‘I’m sorry. I know it’s not normal but I can’t help it…’
Indie film director Todd Haynes. Hmm. I hated Velvet Goldmine, his shitty Bowie pastiche that wasted an incredibly talented cast. I never caught the Dylan biopic he did. I did enjoy Dark Waters a lot but that felt like a concerted move away from his indie roots. Safe was Haynes’ second feature film back in 1995, and while it’s bursting with great ideas, it also kind of trails off in the third act and is perhaps a little too ambiguous in what it was trying to say…
Carol White (Julianne Moore) is a typical suburban housewife. Bored with her humdrum life, her feelings of being trapped begin to manifest themselves as physical ailments. Despite the best efforts of her husband Greg (Xander Berkeley), Carol’s condition begins to deteriorate.
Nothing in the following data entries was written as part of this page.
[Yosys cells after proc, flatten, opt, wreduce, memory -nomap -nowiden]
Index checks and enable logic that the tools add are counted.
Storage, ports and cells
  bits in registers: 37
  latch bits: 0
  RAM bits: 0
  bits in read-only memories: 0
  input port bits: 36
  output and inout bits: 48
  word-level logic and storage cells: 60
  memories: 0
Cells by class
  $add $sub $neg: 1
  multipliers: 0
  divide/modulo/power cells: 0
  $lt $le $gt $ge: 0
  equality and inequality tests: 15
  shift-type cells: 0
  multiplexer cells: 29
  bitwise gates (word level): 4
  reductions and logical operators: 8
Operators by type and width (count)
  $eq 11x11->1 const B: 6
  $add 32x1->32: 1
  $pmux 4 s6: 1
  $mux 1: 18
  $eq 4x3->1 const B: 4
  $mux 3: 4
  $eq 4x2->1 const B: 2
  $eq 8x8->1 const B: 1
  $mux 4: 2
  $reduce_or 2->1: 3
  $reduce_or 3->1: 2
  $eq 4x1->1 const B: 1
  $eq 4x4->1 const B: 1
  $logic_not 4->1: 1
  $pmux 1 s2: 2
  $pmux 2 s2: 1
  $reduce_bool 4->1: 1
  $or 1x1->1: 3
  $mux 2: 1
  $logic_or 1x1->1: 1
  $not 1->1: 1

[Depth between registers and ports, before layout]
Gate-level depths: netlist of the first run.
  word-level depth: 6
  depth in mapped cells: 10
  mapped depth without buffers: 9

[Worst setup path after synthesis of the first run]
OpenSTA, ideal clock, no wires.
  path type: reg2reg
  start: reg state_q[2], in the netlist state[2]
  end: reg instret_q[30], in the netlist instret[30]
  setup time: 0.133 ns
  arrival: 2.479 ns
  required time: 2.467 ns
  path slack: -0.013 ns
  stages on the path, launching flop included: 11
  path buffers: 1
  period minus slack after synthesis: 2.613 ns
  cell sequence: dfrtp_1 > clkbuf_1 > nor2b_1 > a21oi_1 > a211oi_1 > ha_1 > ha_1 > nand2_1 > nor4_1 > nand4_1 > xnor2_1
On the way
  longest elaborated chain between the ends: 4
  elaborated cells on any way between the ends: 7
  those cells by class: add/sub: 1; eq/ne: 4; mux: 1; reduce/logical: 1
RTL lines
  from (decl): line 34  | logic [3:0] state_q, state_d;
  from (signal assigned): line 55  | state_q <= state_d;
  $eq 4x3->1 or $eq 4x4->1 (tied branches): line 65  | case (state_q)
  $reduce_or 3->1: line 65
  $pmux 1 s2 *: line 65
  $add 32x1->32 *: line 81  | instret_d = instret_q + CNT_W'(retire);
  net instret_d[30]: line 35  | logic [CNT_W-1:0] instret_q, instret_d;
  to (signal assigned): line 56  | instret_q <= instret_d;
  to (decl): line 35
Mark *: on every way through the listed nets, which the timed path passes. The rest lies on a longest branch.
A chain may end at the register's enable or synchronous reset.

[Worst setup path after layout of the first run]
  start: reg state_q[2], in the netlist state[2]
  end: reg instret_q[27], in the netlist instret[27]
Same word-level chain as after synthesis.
This was Julianne Moore’s first leading role in a feature film and boy does she grab that opportunity with both hands. She perfectly captures the feeling of existing but not living as both a bored homemaker and as a someone trapped in the cottage industry of self help. The central motif of the movie – which of those two prisons is preferable – is only made possible due to Moore’s ability to wring every ounce of emotion out of a character who speaks mainly in platitudes. Without her, Haynes’ opaque vision would be even more frustrating.
There are allusions here, not just to the self help craze and to bored housewives, but also to the AIDS epidemic and the health industry more generally, but Haynes never really succeeds in tying all these disparate elements together into something cohesive. That being said, Safe is gripping throughout and is a memorable film that is difficult to classify. Haynes himself prefers the tag ‘a horror movie for the soul’ and it’s hard to argue with that prognosis.
Safe is a curio yes, but one that deserves more recognition and more eyes on it than it has currently received.